Oh, but would the English be all that worked up about football by 2150? I'm sure by that time they've come up with dozens of new sports to give the world and then stink at themselves.

yes. football's been around for a few centuries now, i doubt it's going anywhere soon. popularity may dip, but it'll keep going. it's not likely to go the baseball route depicted in Trek because it's too popular in too many places.

Don't be silly. Everyone knows that all modern-day sports will disappear by 2030.

Except water polo.
 
:vulcan:

how'd you explain that in DS9's 2nd season they had a scene in which a pro 'sah-ker' player was discussed then? he was injured and never played as well again.

and worf played it as a kid. besides the 2151 World Cup.
 
captcalhoun said:
:vulcan:

how'd you explain that in DS9's 2nd season they had a scene in which a pro 'sah-ker' player was discussed then? he was injured and never played as well again.

and worf played it as a kid. besides the 2151 World Cup.

"Ah, yes, Captain. 'Humor.' It is a difficult concept."
 
One thing that always got me about racial representation in Trek was the lack of non-Earth humans. By the TNG era, humans are spread all over the Federation, yet almost all of them that we see are from Earth. Where are all the Denevans? The Martians? The Planet Qians? And what about humans born on other worlds, like Vulcan and Andoria?

Something to think about: it's possible that, by the 24th century, cultures like Irish, English, German, Chinese (and their sub-cultures) etc may have become somewhat diluted as mankind has united and spread out across the stars. There would still be a sense of identity, of course, but would everyone from Germany speak German anymore in a pro-US future where it seems English took the lead as the language of humanity?
 
mada101 said:
it's possible that, by the 24th century, cultures like Irish, English, German, Chinese (and their sub-cultures) etc may have become somewhat diluted as mankind has united and spread out across the stars.

Actually, that's generally the impression one gets from the show. Not that there are new cultures... just that human cultural differences don't matter so much.

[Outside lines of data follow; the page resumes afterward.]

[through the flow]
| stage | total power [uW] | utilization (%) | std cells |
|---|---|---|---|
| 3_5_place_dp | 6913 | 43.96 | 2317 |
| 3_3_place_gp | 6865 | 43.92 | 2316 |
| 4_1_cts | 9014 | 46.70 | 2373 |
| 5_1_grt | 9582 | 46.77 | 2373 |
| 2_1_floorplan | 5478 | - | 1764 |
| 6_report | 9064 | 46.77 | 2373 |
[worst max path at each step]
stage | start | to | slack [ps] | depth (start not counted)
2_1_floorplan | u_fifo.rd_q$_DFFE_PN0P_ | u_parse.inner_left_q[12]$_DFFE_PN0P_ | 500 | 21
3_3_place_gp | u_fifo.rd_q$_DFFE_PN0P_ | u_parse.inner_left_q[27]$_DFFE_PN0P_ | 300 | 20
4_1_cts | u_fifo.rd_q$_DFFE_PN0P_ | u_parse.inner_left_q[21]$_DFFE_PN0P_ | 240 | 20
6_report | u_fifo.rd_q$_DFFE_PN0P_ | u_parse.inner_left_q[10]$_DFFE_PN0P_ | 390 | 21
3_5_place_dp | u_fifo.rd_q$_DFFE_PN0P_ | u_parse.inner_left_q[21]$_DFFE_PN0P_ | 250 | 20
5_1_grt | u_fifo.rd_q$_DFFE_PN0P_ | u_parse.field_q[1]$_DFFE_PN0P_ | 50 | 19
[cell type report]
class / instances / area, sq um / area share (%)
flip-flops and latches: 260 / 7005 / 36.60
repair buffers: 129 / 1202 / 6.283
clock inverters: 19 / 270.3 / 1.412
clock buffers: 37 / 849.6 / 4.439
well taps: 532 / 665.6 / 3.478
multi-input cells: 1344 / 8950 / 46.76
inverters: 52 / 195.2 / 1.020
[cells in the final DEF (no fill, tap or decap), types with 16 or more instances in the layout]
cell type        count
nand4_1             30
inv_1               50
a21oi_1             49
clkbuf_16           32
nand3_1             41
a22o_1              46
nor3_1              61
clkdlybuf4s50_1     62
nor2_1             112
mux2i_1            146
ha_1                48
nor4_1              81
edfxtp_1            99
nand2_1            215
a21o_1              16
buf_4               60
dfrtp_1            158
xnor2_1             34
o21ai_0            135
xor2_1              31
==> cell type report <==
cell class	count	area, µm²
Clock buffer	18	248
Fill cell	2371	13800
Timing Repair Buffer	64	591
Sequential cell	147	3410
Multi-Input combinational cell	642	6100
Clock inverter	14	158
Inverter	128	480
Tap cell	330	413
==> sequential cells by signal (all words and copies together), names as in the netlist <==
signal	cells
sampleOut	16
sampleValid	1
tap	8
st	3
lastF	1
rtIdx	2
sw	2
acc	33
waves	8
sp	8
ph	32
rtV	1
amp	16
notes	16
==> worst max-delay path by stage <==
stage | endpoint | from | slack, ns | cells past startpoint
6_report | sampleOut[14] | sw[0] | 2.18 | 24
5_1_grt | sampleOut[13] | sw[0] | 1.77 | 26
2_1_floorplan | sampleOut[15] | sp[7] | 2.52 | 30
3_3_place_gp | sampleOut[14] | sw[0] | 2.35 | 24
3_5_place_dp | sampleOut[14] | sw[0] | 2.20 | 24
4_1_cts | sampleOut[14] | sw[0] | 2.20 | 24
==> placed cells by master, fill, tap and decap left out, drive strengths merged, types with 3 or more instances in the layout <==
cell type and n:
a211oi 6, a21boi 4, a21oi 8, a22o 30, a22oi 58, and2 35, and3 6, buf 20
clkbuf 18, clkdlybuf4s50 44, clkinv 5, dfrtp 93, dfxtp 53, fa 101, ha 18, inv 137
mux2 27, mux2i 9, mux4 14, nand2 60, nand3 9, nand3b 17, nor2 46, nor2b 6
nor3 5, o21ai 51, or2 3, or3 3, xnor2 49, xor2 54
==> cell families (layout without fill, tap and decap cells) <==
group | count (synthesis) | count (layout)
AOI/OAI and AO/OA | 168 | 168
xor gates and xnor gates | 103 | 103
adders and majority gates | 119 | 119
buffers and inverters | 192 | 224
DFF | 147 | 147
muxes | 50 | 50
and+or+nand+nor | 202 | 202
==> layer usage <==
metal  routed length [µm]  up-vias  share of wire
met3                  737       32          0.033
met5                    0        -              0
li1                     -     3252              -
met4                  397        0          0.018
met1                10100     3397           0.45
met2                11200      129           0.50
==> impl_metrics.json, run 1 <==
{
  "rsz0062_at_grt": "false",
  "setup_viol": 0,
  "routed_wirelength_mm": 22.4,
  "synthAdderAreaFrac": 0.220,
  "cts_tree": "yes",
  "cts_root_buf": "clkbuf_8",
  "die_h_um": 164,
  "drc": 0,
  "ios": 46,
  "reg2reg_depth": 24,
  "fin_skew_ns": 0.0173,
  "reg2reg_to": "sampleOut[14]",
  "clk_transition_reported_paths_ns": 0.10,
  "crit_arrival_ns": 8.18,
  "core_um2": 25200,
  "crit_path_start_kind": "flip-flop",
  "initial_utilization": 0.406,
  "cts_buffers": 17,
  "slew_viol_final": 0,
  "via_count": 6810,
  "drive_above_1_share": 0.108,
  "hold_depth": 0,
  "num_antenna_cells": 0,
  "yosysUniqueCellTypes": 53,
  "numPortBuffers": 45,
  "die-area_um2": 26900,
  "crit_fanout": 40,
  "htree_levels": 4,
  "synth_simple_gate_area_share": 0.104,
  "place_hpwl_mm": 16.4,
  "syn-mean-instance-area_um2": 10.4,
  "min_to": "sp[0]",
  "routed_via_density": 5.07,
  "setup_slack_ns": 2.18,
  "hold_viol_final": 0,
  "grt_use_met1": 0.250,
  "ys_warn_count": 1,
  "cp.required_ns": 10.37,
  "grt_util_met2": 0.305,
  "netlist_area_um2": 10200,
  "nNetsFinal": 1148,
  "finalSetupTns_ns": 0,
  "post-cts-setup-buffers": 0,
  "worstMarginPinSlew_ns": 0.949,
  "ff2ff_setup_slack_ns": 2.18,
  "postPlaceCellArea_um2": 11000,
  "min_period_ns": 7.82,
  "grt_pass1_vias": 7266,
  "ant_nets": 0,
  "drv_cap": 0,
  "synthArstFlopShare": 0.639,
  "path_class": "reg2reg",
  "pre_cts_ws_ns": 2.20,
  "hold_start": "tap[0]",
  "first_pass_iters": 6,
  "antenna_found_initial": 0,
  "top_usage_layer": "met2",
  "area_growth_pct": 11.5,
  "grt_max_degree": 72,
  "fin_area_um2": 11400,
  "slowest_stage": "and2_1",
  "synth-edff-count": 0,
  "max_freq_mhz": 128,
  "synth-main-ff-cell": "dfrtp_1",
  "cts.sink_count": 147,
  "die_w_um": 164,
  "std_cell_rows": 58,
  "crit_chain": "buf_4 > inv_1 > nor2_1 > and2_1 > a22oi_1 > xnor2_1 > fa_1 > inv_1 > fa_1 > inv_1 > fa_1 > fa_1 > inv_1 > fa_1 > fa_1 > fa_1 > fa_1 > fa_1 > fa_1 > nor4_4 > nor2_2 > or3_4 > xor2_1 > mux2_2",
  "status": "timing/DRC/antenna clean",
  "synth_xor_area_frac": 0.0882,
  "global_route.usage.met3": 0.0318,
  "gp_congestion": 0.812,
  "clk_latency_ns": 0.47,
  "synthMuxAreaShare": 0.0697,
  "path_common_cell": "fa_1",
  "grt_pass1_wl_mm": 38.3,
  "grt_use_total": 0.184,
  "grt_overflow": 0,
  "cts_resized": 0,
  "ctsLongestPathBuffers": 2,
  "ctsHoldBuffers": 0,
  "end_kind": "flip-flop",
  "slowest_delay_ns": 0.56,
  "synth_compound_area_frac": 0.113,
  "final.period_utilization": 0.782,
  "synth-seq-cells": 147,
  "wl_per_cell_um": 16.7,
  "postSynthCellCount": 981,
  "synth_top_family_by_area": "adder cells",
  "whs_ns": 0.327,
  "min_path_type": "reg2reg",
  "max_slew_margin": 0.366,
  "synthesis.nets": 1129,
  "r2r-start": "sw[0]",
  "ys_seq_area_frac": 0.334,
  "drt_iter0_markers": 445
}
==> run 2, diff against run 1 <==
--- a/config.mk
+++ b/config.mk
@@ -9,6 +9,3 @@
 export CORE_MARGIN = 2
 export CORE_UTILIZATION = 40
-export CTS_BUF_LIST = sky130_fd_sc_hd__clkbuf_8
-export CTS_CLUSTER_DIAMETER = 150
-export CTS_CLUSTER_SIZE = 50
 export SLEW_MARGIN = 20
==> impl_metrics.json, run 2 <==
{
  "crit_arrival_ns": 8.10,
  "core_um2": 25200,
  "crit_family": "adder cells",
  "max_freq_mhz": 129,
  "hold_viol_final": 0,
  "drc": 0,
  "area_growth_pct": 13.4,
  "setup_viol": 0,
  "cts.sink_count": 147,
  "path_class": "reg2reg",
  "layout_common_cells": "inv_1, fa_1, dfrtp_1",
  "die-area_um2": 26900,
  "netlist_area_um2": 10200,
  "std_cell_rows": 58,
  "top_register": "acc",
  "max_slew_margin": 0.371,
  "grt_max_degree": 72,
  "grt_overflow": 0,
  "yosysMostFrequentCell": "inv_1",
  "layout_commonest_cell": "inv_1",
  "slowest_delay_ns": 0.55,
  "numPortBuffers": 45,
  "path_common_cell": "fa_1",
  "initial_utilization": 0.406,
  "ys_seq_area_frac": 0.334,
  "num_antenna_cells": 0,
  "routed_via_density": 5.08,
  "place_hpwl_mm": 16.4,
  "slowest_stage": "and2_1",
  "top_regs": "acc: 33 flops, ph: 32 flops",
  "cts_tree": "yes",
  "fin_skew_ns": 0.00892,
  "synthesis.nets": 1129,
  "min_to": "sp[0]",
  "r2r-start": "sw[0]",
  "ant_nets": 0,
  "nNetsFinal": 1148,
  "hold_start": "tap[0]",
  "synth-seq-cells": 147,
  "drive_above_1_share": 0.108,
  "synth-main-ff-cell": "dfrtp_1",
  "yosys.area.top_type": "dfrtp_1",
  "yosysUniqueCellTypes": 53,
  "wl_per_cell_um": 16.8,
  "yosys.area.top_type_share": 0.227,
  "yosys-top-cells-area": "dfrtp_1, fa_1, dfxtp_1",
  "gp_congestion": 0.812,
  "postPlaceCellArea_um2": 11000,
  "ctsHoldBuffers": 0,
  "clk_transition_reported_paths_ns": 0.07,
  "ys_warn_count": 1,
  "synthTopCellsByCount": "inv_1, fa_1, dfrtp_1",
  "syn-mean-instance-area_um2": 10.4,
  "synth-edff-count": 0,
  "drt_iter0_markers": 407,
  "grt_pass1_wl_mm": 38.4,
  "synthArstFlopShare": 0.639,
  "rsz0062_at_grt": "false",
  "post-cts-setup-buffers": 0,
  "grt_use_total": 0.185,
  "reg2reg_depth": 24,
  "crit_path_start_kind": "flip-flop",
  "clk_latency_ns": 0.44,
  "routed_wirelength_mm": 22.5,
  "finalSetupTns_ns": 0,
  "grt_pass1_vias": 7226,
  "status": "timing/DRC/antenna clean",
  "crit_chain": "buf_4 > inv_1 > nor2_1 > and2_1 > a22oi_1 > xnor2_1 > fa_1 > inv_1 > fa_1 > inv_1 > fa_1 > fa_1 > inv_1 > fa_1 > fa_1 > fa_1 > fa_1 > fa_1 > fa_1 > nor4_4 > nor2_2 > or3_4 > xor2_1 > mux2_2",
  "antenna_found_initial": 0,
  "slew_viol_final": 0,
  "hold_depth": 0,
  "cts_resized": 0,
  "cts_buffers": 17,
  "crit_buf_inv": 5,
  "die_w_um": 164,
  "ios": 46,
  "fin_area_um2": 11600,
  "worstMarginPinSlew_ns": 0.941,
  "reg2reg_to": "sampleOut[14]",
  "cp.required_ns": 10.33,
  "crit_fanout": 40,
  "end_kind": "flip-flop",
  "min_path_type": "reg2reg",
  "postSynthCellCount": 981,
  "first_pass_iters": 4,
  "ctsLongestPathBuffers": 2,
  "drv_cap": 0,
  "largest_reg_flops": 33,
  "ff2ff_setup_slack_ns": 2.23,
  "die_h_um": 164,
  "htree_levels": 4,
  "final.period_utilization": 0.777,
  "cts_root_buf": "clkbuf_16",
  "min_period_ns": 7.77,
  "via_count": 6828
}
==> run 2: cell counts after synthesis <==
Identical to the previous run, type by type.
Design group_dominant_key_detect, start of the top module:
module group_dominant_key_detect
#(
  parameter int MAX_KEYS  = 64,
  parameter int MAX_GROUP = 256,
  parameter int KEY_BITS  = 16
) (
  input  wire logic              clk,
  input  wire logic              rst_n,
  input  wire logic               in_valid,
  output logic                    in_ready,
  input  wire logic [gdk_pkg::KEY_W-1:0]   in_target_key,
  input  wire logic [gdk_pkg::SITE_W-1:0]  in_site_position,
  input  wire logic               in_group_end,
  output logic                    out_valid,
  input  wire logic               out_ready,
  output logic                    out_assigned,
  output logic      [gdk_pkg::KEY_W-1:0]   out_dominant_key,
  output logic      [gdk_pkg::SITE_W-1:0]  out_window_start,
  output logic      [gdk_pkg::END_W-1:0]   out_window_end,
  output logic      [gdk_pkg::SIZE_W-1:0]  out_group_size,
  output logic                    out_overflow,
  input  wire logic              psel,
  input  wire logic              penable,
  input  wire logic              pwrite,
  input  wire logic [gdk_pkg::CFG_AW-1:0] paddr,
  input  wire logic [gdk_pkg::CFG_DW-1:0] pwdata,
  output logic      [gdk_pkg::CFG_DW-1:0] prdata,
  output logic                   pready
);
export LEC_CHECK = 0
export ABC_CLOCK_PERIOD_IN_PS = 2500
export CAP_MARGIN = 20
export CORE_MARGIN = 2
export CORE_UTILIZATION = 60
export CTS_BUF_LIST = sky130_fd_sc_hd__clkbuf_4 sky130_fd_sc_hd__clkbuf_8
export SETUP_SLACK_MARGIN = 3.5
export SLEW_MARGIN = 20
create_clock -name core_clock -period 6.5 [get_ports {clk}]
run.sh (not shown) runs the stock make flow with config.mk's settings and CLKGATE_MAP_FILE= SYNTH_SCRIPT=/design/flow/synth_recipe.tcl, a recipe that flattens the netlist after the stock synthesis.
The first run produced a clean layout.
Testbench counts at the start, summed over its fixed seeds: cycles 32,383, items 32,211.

On DS9, there's an African-American as Captain, with a Sudanese-Brit as the CMO, and an Irishman married to a Japanese woman. None of these identites give them any problems or animosities. Guys like Worf are the ones grappling with the dividing line between their culture and their duty as Starfleet officers, or feeling along among a bunch of humans and aliens.

Or TOS. You've got your Japanese helmsman, Russian navigator, Swahili-speaking communications officer, Scottish chief engineer... but who's the guy who feels isolated because of his culture and gets picked on - even racial epithets flung at?

Spock, the half-Vulcan.

The series made some half-hearted stabs at depicting colonials - there was a girl wistfully recalling Luna in "Valiant" - but yes, humans were mainly Earth-bound and from recognizable cultures. Why? Well, with all thsoe weird aliens, we needed somebody to identify with. New cultured humans occupy a grey area, they're not alien enough to be one kind of character and not human enough to be another.